───── MATERIAL PROVIDED ─────

Background: an optimization exercise with open tools, aiming at small area, a short achievable clock period and few clock cycles per item. Do not read the settings as production practice.
RTL that was checked went through simulation tests only; none was proved equivalent to the original.
Only the layout flow was run in run 2; the RTL was not checked for function there.
Power figures rest on the tool's default switching activity, not on a simulated workload.

==> flow/design.v (outline; a module is shown in full before it is edited, if it fits) <==
// module mulCore: 1393 lines
// module multiplierTop: 117 lines
module multiplierTop (
	input logic clk,
	input logic reset,
	input logic inValid,
	output logic inReady,
	input logic [35:0] inOperands,
	output logic outValid,
	input logic outReady,
	output logic [35:0] outProduct
);
  // ...
==> flow/run.sh <==
#!/bin/bash
# synth_recipe.tcl (not shown) runs the flow's synth.tcl, then flattens the netlist and writes it again
# the make line also repeats each setting of config.mk as NAME=value (left out here)
make -C /OpenROAD-flow-scripts/flow DESIGN_CONFIG=/design/flow/config.mk WORK_HOME=/design/flow/orfs CLKGATE_MAP_FILE= SYNTH_SCRIPT=/design/flow/synth_recipe.tcl finish
==> flow/config.mk <==
export PLATFORM = sky130hd
export DESIGN_NAME = multiplierTop
export DESIGN_NICKNAME = multiplierTop
export VERILOG_FILES = /design/flow/design.v
export SDC_FILE = /design/flow/constraint.sdc
export NUM_CORES = 4
export LEC_CHECK = 0
export CAP_MARGIN = 20
export CORE_MARGIN = 2
export CORE_UTILIZATION = 40
export CTS_CLUSTER_DIAMETER = 75
export CTS_CLUSTER_SIZE = 35
export SETUP_SLACK_MARGIN = 2.7
export SLEW_MARGIN = 20
==> flow/constraint.sdc <==
create_clock -name core_clock -period 5.0 [get_ports {clk}]
set_input_delay 1.0000 -clock core_clock [delete_from_list [all_inputs] [get_ports {clk}]]
set_output_delay 1.0000 -clock core_clock [all_outputs]
set_load 0.01 [all_outputs]
==> out/qor.yml, run 1 <==
finalPower_mw: 12.8
final_cell_count_no_fill: 2116
num-clock-buffers: 22
rsz0062_at_grt: "yes"
hold_path.class: "reg -> reg"
grt_most_used_layer: "met2"
synthTopCellsByArea: "edfxtp_1, fa_1, xnor2_1, a22oi_1, dfxtp_1"
synth_nets: 1579
drive_gt1_share_pct: 19.5
antenna_found_initial: 2
period_minus_slack_ps: 2270
status: "complete, no violations"
reg_top3: "backData: 72 flops, frontProd: 36 flops, skidData: 36 flops"
critPathKind: "reg -> reg"
maxPowerGroup: "sequential cells"
drt_iter0_markers: 818
critical_path.max_stage_delay_ps: 430
synth_compound_gate_area_share_pct: 9.71
cts_tree: "yes"
required_ps: 5390
pwr-share-seq_pct: 42.8
wl_met2_um: 18100
dr.max_layer_used: "met5"
tightestPinTransition_ps: 674
layout_commonest_cell: "edfxtp_1"
n_tap_cell: 607
ys_async_sr_fraction_pct: 0
leakage_nw: 8.72
seqCellArea_um2: 10300
cp.buffers_inverters: 1
hp-start: "backData[1][30]"
synth_top_area_share_pct: 50.1
overflow: 0
wl_met1_um: 17300
start_util_pct: 40.5
synth_top_family_by_area: "adder cells"
cp_cell_sequence: "ha_4 -> buf_4 -> a21o_2 -> a31o_2 -> a21oi_4 -> a21oi_2 -> a221o_1 -> a21oi_1"
Testbench counts, summed over its fixed seeds: cycles 32,048, items 32,000.
==> module multiplierTop, before the edit <==
module multiplierTop (
	input logic clk,
	input logic reset,
	input logic inValid,
	output logic inReady,
	input logic [35:0] inOperands,
	output logic outValid,
	input logic outReady,
	output logic [35:0] outProduct
);
	localparam int coreStages = 3;
	localparam int frontStages = coreStages + 1;
	localparam int backStages = mulPkg::capacity - frontStages - 1;
	localparam int width = mulPkg::productWidth;
	logic [frontStages:1] frontValid;
	logic [frontStages+1:1] frontReady;
	logic [width-1:0] coreProd;
	logic [width-1:0] frontProd;
	logic skidValid;
	logic [width-1:0] skidData;
	logic send;
	logic [width-1:0] backIn;
	logic [backStages:1] backValid;
	logic [backStages+1:1] backReady;
	logic [width-1:0] backData [backStages:1];
	assign frontReady[frontStages+1] = !skidValid;
	for (genvar k = 1; k <= frontStages; k++) begin : frontReadyChain
		assign frontReady[k] = !frontValid[k] || frontReady[k+1];
	end
	logic [frontStages:1] frontValidNext;
	logic skidValidNext;
	always_comb begin
		frontValidNext[1] = frontReady[1] ? inValid : frontValid[1];
		for (int k = 2; k <= frontStages; k++) begin
			frontValidNext[k] = frontReady[k] ? frontValid[k-1] : frontValid[k];
		end
		skidValidNext = skidValid ? !backReady[1] : (send && !backReady[1]);
	end
	always_ff @(posedge clk) begin
		if (reset) begin
			inReady <= 1'b1;
		end else begin
			inReady <= !(&frontValidNext) || !skidValidNext;
		end
	end
	always_ff @(posedge clk) begin
		if (reset) begin
			frontValid <= '0;
		end else begin
			if (frontReady[1]) begin
				frontValid[1] <= inValid;
			end
			for (int k = 2; k <= frontStages; k++) begin
				if (frontReady[k]) begin
					frontValid[k] <= frontValid[k-1];
				end
			end
		end
	end
	mulCore mulCore_inst (
		.clk(clk),
		.en(frontReady[coreStages:1]),
		.ops(inOperands),
		.prod(coreProd)
	);
	always_ff @(posedge clk) begin
		if (frontReady[frontStages]) begin
			frontProd <= coreProd;
		end
	end
	assign send = frontValid[frontStages] && !skidValid;
	assign backIn = skidValid ? skidData : frontProd;
	always_ff @(posedge clk) begin
		if (reset) begin
			skidValid <= 1'b0;
		end else if (skidValid) begin
			skidValid <= !backReady[1];
		end else begin
			skidValid <= send && !backReady[1];
		end
	end
	always_ff @(posedge clk) begin
		if (!skidValid) begin
			skidData <= frontProd;
		end
	end
	assign backReady[backStages+1] = outReady;
	for (genvar k = 1; k <= backStages; k++) begin : backReadyChain
		assign backReady[k] = !backValid[k] || backReady[k+1];
	end
	always_ff @(posedge clk) begin
		if (reset) begin
			backValid <= '0;
		end else begin
			if (backReady[1]) begin
				backValid[1] <= skidValid || send;
			end
			for (int k = 2; k <= backStages; k++) begin
				if (backReady[k]) begin
					backValid[k] <= backValid[k-1];
				end
			end
		end
	end
	always_ff @(posedge clk) begin
		if (backReady[1]) begin
			backData[1] <= backIn;
		end
		for (int k = 2; k <= backStages; k++) begin
			if (backReady[k]) begin
				backData[k] <= backData[k-1];
			end
		end
	end
	assign outValid = backValid[backStages];
	assign outProduct = backData[backStages];
endmodule
==> run 2, diff against run 1 <==
--- a/flow/design.v
+++ b/flow/design.v
@@ -483,17 +483,17 @@
 	wire w618;
 	wire w619;
 	wire w620;
 	wire w621;
 	wire w622;
 	wire w623;
 	wire w624;
 	wire w625;
-	wire [12:0] lo626;
+	wire [13:0] lo626;
 	reg r0_19;
 	reg r0_20;
 	reg r0_21;
 	reg r0_22;
 	reg r0_23;
 	reg r0_24;
 	reg r0_25;
 	reg r0_26;
@@ -690,17 +690,16 @@
 	reg r2_677;
 	reg r2_678;
 	reg r2_679;
 	reg r2_680;
 	reg r2_681;
 	reg r2_682;
 	reg r2_683;
 	reg r2_684;
-	reg r2_685;
 	assign w1 = ops[0];
 	assign w2 = ops[1] & ~ops[0];
 	assign w3 = ops[2] ^ ops[1];
 	assign w4 = (ops[3] & ~ops[2] & ~ops[1]) | (~ops[3] & ops[2] & ops[1]);
 	assign w5 = ops[4] ^ ops[3];
 	assign w6 = (ops[5] & ~ops[4] & ~ops[3]) | (~ops[5] & ops[4] & ops[3]);
 	assign w7 = ops[6] ^ ops[5];
 	assign w8 = (ops[7] & ~ops[6] & ~ops[5]) | (~ops[7] & ops[6] & ops[5]);
@@ -1168,17 +1167,17 @@
 	assign w618 = r1_497 ^ r1_498;
 	assign w619 = r1_497 & r1_498;
 	assign w620 = r1_499 ^ r1_500 ^ r1_501;
 	assign w621 = (r1_499 & r1_500) | (r1_499 & r1_501) | (r1_500 & r1_501);
 	assign w622 = r1_502 ^ r1_503;
 	assign w623 = r1_502 & r1_503;
 	assign w624 = 1'b1 ^ r1_505;
 	assign w625 = 1'b1 & r1_505;
-	assign lo626 = {1'b0, w525, w522, w518, w515, w513, w511, w509, r1_412, r1_409, r1_408, r1_407, r1_405} + {1'b0, w528, w524, w520, w516, w514, w512, w510, w508, 1'b0, 1'b0, 1'b0, r1_406};
+	assign lo626 = {1'b0, w529, w525, w522, w518, w515, w513, w511, w509, r1_412, r1_409, r1_408, r1_407, r1_405} + {1'b0, w532, w528, w524, w520, w516, w514, w512, w510, w508, 1'b0, 1'b0, 1'b0, r1_406};
 	always @(posedge clk) begin
 		if (en[0]) begin
 			r0_19 <= ops[18];
 			r0_20 <= ops[19];
 			r0_21 <= ops[20];
 			r0_22 <= ops[21];
 			r0_23 <= ops[22];
 			r0_24 <= ops[23];
@@ -1340,181 +1339,138 @@
 			r2_632 <= lo626[5];
 			r2_633 <= lo626[6];
 			r2_634 <= lo626[7];
 			r2_635 <= lo626[8];
 			r2_636 <= lo626[9];
 			r2_637 <= lo626[10];
 			r2_638 <= lo626[11];
 			r2_639 <= lo626[12];
-			r2_640 <= w529;
-			r2_641 <= w532;
-			r2_642 <= w536;
-			r2_643 <= w538;
-			r2_644 <= w542;
-			r2_645 <= w544;
-			r2_646 <= w545;
-			r2_647 <= w550;
-			r2_648 <= w551;
-			r2_649 <= w556;
-			r2_650 <= w557;
-			r2_651 <= w562;
-			r2_652 <= w563;
-			r2_653 <= w568;
-			r2_654 <= w574;
-			r2_655 <= w569;
-			r2_656 <= w575;
-			r2_657 <= w580;
-			r2_658 <= w586;
-			r2_659 <= w581;
-			r2_660 <= w587;
-			r2_661 <= w592;
-			r2_662 <= w598;
-			r2_663 <= w593;
-			r2_664 <= w599;
-			r2_665 <= w602;
-			r2_666 <= w606;
-			r2_667 <= w603;
-			r2_668 <= w607;
-			r2_669 <= w610;
-			r2_670 <= w614;
-			r2_671 <= w611;
-			r2_672 <= w615;
-			r2_673 <= w616;
-			r2_674 <= w618;
-			r2_675 <= w617;
-			r2_676 <= w619;
-			r2_677 <= w620;
-			r2_678 <= w622;
-			r2_679 <= w621;
-			r2_680 <= r1_504;
-			r2_681 <= w623;
-			r2_682 <= r1_506;
-			r2_683 <= w624;
-			r2_684 <= r1_507;
-			r2_685 <= w625;
-		end
-	end
-	wire [23:0] hiA = {1'b1, r2_684, r2_682, r2_680, r2_678, r2_676, r2_674, r2_672, r2_670, r2_668, r2_666, r2_664, r2_662, r2_660, r2_658, r2_656, r2_654, r2_652, r2_650, r2_648, r2_646, r2_644, r2_642, r2_640};
-	wire [23:0] hiB = {1'b0, r2_685, r2_683, r2_681, r2_679, r2_677, r2_675, r2_673, r2_671, r2_669, r2_667, r2_665, r2_663, r2_661, r2_659, r2_657, r2_655, r2_653, r2_651, r2_649, r2_647, r2_645, r2_643, r2_641};
-	wire [24:0] hiSum = {hiA, 1'b1} + {hiB, r2_639};
-	assign prod = {hiSum[24:1], r2_638, r2_637, r2_636, r2_635, r2_634, r2_633, r2_632, r2_631, r2_630, r2_629, r2_628, r2_627};
+			r2_640 <= lo626[13];
+			r2_641 <= w536;
+			r2_642 <= w538;
+			r2_643 <= w542;
+			r2_644 <= w544;
+			r2_645 <= w545;
+			r2_646 <= w550;
+			r2_647 <= w551;
+			r2_648 <= w556;
+			r2_649 <= w557;
+			r2_650 <= w562;
+			r2_651 <= w563;
+			r2_652 <= w568;
+			r2_653 <= w574;
+			r2_654 <= w569;
+			r2_655 <= w575;
+			r2_656 <= w580;
+			r2_657 <= w586;
+			r2_658 <= w581;
+			r2_659 <= w587;
+			r2_660 <= w592;
+			r2_661 <= w598;
+			r2_662 <= w593;
+			r2_663 <= w599;
+			r2_664 <= w602;
+			r2_665 <= w606;
+			r2_666 <= w603;
+			r2_667 <= w607;
+			r2_668 <= w610;
+			r2_669 <= w614;
+			r2_670 <= w611;
+			r2_671 <= w615;
+			r2_672 <= w616;
+			r2_673 <= w618;
+			r2_674 <= w617;
+			r2_675 <= w619;
+			r2_676 <= w620;
+			r2_677 <= w622;
+			r2_678 <= w621;
+			r2_679 <= r1_504;
+			r2_680 <= w623;
+			r2_681 <= r1_506;
+			r2_682 <= w624;
+			r2_683 <= r1_507;
+			r2_684 <= w625;
+		end
+	end
+	wire [22:0] hiA = {1'b1, r2_683, r2_681, r2_679, r2_677, r2_675, r2_673, r2_671, r2_669, r2_667, r2_665, r2_663, r2_661, r2_659, r2_657, r2_655, r2_653, r2_651, r2_649, r2_647, r2_645, r2_643, r2_641};
+	wire [22:0] hiB = {1'b0, r2_684, r2_682, r2_680, r2_678, r2_676, r2_674, r2_672, r2_670, r2_668, r2_666, r2_664, r2_662, r2_660, r2_658, r2_656, r2_654, r2_652, r2_650, r2_648, r2_646, r2_644, r2_642};
+	wire [23:0] hiSum = {hiA, 1'b1} + {hiB, r2_640};
+	assign prod = {hiSum[23:1], r2_639, r2_638, r2_637, r2_636, r2_635, r2_634, r2_633, r2_632, r2_631, r2_630, r2_629, r2_628, r2_627};
 endmodule
 `default_nettype wire
 `default_nettype none
 module multiplierTop (
 	input logic clk,
 	input logic reset,
 	input logic inValid,
 	output logic inReady,
 	input logic [35:0] inOperands,
 	output logic outValid,
 	input logic outReady,
 	output logic [35:0] outProduct
 );
 	localparam int coreStages = 3;
-	localparam int frontStages = coreStages + 1;
-	localparam int backStages = mulPkg::capacity - frontStages - 1;
+	localparam int stages = mulPkg::capacity - 1;
 	localparam int width = mulPkg::productWidth;
-	logic [frontStages:1] frontValid;
-	logic [frontStages+1:1] frontReady;
+	logic [stages:1] valid;
+	logic [stages+1:1] ready;
+	logic [35:0] coreIn;
+	logic coreInValid;
 	logic [width-1:0] coreProd;
-	logic [width-1:0] frontProd;
-	logic skidValid;
-	logic [width-1:0] skidData;
-	logic send;
-	logic [width-1:0] backIn;
-	logic [backStages:1] backValid;
-	logic [backStages+1:1] backReady;
-	logic [width-1:0] backData [backStages:1];
-	assign frontReady[frontStages+1] = !skidValid;
-	for (genvar k = 1; k <= frontStages; k++) begin : frontReadyChain
-		assign frontReady[k] = !frontValid[k] || frontReady[k+1];
-	end
-	logic [frontStages:1] frontValidNext;
-	logic skidValidNext;
-	always_comb begin
-		frontValidNext[1] = frontReady[1] ? inValid : frontValid[1];
-		for (int k = 2; k <= frontStages; k++) begin
-			frontValidNext[k] = frontReady[k] ? frontValid[k-1] : frontValid[k];
-		end
-		skidValidNext = skidValid ? !backReady[1] : (send && !backReady[1]);
-	end
-	always_ff @(posedge clk) begin
-		if (reset) begin
-			inReady <= 1'b1;
-		end else begin
-			inReady <= !(&frontValidNext) || !skidValidNext;
-		end
+	logic [width-1:0] prodReg [stages:coreStages+1];
+	assign ready[stages+1] = outReady;
+	for (genvar k = 1; k <= stages; k++) begin : readyChain
+		assign ready[k] = !valid[k] || ready[k+1];
 	end
-	always_ff @(posedge clk) begin
-		if (reset) begin
-			frontValid <= '0;
-		end else begin
-			if (frontReady[1]) begin
-				frontValid[1] <= inValid;
-			end
-			for (int k = 2; k <= frontStages; k++) begin
-				if (frontReady[k]) begin
-					frontValid[k] <= frontValid[k-1];
-				end
-			end
-		end
-	end
-	mulCore mulCore_inst (
-		.clk(clk),
-		.en(frontReady[coreStages:1]),
-		.ops(inOperands),
-		.prod(coreProd)
-	);
-	always_ff @(posedge clk) begin
-		if (frontReady[frontStages]) begin
-			frontProd <= coreProd;
-		end
-	end
-	assign send = frontValid[frontStages] && !skidValid;
-	assign backIn = skidValid ? skidData : frontProd;
+	logic skidValid;
+	logic [35:0] skidData;
+	assign inReady = !skidValid;
+	assign coreIn = skidValid ? skidData : inOperands;
+	assign coreInValid = skidValid || inValid;
 	always_ff @(posedge clk) begin
 		if (reset) begin
 			skidValid <= 1'b0;
 		end else if (skidValid) begin
-			skidValid <= !backReady[1];
+			skidValid <= !ready[1];
 		end else begin
-			skidValid <= send && !backReady[1];
+			skidValid <= inValid && !ready[1];
 		end
 	end
 	always_ff @(posedge clk) begin
 		if (!skidValid) begin
-			skidData <= frontProd;
+			skidData <= inOperands;
 		end
 	end
-	assign backReady[backStages+1] = outReady;
-	for (genvar k = 1; k <= backStages; k++) begin : backReadyChain
-		assign backReady[k] = !backValid[k] || backReady[k+1];
-	end
 	always_ff @(posedge clk) begin
 		if (reset) begin
-			backValid <= '0;
+			valid <= '0;
 		end else begin
-			if (backReady[1]) begin
-				backValid[1] <= skidValid || send;
+			if (ready[1]) begin
+				valid[1] <= coreInValid;
 			end
-			for (int k = 2; k <= backStages; k++) begin
-				if (backReady[k]) begin
-					backValid[k] <= backValid[k-1];
+			for (int k = 2; k <= stages; k++) begin
+				if (ready[k]) begin
+					valid[k] <= valid[k-1];
 				end
 			end
 		end
 	end
+	mulCore mulCore_inst (
+		.clk(clk),
+		.en(ready[(coreStages > 0 ? coreStages : 1):1]),
+		.ops(coreIn),
+		.prod(coreProd)
+	);
 	always_ff @(posedge clk) begin
-		if (backReady[1]) begin
-			backData[1] <= backIn;
+		if (ready[coreStages+1]) begin
+			prodReg[coreStages+1] <= coreProd;
 		end
-		for (int k = 2; k <= backStages; k++) begin
-			if (backReady[k]) begin
-				backData[k] <= backData[k-1];
+		for (int k = coreStages + 2; k <= stages; k++) begin
+			if (ready[k]) begin
+				prodReg[k] <= prodReg[k-1];
 			end
 		end
 	end
-	assign outValid = backValid[backStages];
-	assign outProduct = backData[backStages];
+	assign outValid = valid[stages];
+	assign outProduct = prodReg[stages];
 endmodule
 `default_nettype wire
==> flow/config.mk (replaced) <==
export PLATFORM = sky130hd
export DESIGN_NAME = multiplierTop
export DESIGN_NICKNAME = multiplierTop
export VERILOG_FILES = /design/flow/design.v
export SDC_FILE = /design/flow/constraint.sdc
export NUM_CORES = 4
export LEC_CHECK = 0
export CAP_MARGIN = 20
export CORE_MARGIN = 2
export CORE_UTILIZATION = 40
export CTS_CLUSTER_DIAMETER = 70
export CTS_CLUSTER_SIZE = 30
export SETUP_SLACK_MARGIN = 2.8
export SLEW_MARGIN = 20
export TNS_END_PERCENT = 0
==> out/qor.yml, run 2 <==
hold_path.class: "reg -> reg"  # unchanged
crit_top_cell: "o31a_1"
clock_latency_ps: 570  # was 560 ps
start_kind: "flop"  # unchanged
rrSetupSlack_ps: 2590  # was 2730 ps
fp.dieW_um: 221  # about the same
globalplace.congestion: 0.856  # was 0.862
wl_um: 37400  # was 39,000 um
grt_pass1_vias: 11178  # was 11,084
clock_path_buffers: 3  # unchanged
period_minus_slack_ps: 2410  # was 2270 ps
final_core_util_pct: 48.8  # about the same
overflow: 0  # unchanged
hold_depth: 0  # unchanged
cp_cell_sequence: "ha_4 -> nor2b_4 -> o31a_1 -> o31a_1 -> or3_4 -> a21o_1 -> xor2_1"  # was ha_4 -> buf_4 -> a21o_2 -> a31o_2 -> a21oi_4 -> a21oi_2 -> a221o_1 -> a21oi_1
synth_nets: 1591  # was 1,579
regMostFlops: "prodReg"  # was backData
critPathArrivalTime_ps: 2720  # was 2660 ps
hold_ws_ps: 413  # was 428 ps
clk_pin_slew_ps: 90  # was 100 ps
yosys_register_bits: 357  # was 359
critical_path.max_stage_delay_ps: 420  # was 430 ps
p_per_area_nw_per_um2: 540  # was 562 nW/um2
syn_area_per_cell_um2: 13.7  # was 13.8 um2
grt_usage_pct: 15.5  # was 15.9%
timing.fmax_mhz: 415  # was 441 MHz
tns_ps: 0  # unchanged
drive_gt1_share_pct: 16.1  # was 19.5%
clockRootBuffer: "clkbuf_16"  # unchanged
cts.sinks: 357  # was 359
via_count: 10898  # was 10,794
critPathMaxFanout: 4  # was 5
syn_inst: 1375  # was 1,363
area_delta_synth_final_pct: 20.7  # was 20.5%
synth_edf_count: 314  # was 315
layout_commonest_cell: "edfxtp_1"  # unchanged
tightestPinTransition_ps: 693  # was 674 ps
layout_common_cells: "edfxtp_1, a22oi_1, xnor2_1"  # was edfxtp_1, xnor2_1, a22oi_1
critPathKind: "reg -> reg"  # unchanged
start_util_pct: 40.5  # about the same
dpl.cell_count: 1972  # was 1,957
diodes: 0  # unchanged
slew_violations: 0  # unchanged
rsz0062_at_grt: "yes"  # unchanged
cap_violations: 0  # unchanged
netlist-cell-type-count: 53  # was 54
timing.rr.start: "mulCore_inst.r2_644"  # was mulCore_inst.r2_660
finClkSkew_ps: 30.4  # was 27.2 ps
portBuffers: 77  # unchanged
drt_iter0_markers: 599  # was 818
antenna_left: 0  # unchanged
setup.worst_path.start: "mulCore_inst.r2_644"  # was mulCore_inst.r2_660
required_ps: 5310  # was 5390 ps
antenna_found_initial: 0  # was 2
synth-main-ff-cell: "edfxtp_1"  # unchanged
dp.final_hpwl_um: 24200  # was 25,200 um
cts_buffers: 24  # was 21
slew_headroom_pct: 53.8  # was 55.1%
die_area_um2: 48800  # was 48,900 um2
status: "complete, no violations"  # unchanged
via_per_inst: 5.06  # was 5.10
setup_viol_count_final: 0  # unchanged
synth_top_area_share_pct: 50.1  # about the same
hp-start: "prodReg[4][18]"  # was backData[1][30]
core_area_um2: 46500  # was 46,600 um2
ir_drop_v: 0.000289  # was 0.000251 V
fp.dieH_um: 221  # about the same
wl_per_cell_um: 17.4  # was 18.4 um
final_cell_count_no_fill: 2155  # was 2,116
drc_errors: 0  # unchanged
syn-cell-area_um2: 18800  # was 18,900 um2
ys_async_sr_fraction_pct: 0  # unchanged
yosysWarnings: 3  # unchanged
yosysMostFrequentCell: "edfxtp_1"  # unchanged
cts_tree: "yes"  # unchanged
reg_top3: "prodReg: 108 flops, skidData: 36 flops, valid: 6 flops"  # was backData: 72 flops, frontProd: 36 flops, skidData: 36 flops
synthTopCellsByArea: "edfxtp_1, fa_1, xnor2_1, a22oi_1, dfxtp_1"  # unchanged
seq_area_frac_synth_pct: 54.7  # was 54.8%
fp-row-count: 79  # unchanged
yosysTopAreaCell: "edfxtp_1"  # unchanged
grt_max_degree: 59  # was 60
rr_worst_depth: 7  # was 8
largest_register_ffs: 108  # was 72
dr.pass1.iters: 8  # was 5
fin_crit_sh_pct: 48.2  # was 45.4%
h-tree-depth: 1  # unchanged
finalPower_mw: 12.3  # was 12.8 mW
cp-end-kind: "flop"  # unchanged
leakage_nw: 8.86  # was 8.72 nW
hold_violations: 0  # unchanged
grt_pass1_wl_um: 60800  # was 62,200 um
slowest_stage: "edfxtp_1"  # unchanged
ios: 78  # unchanged
final_net_count: 1747  # was 1,711
synth_common_cells: "edfxtp_1, a22oi_1, xnor2_1"  # unchanged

─────

- _BRIEF_: Reproduce verbatim the lines above, from the line with "out/qor.yml, run 2" through the line with "was 39,000 um".

- _EXERCISE RESULT_:
==> out/qor.yml, run 2 <==
hold_path.class: "reg -> reg"  # unchanged
crit_top_cell: "o31a_1"
clock_latency_ps: 570  # was 560 ps
start_kind: "flop"  # unchanged
rrSetupSlack_ps: 2590  # was 2730 ps
fp.dieW_um: 221  # about the same
globalplace.congestion: 0.856  # was 0.862
wl_um: 37400  # was 39,000 um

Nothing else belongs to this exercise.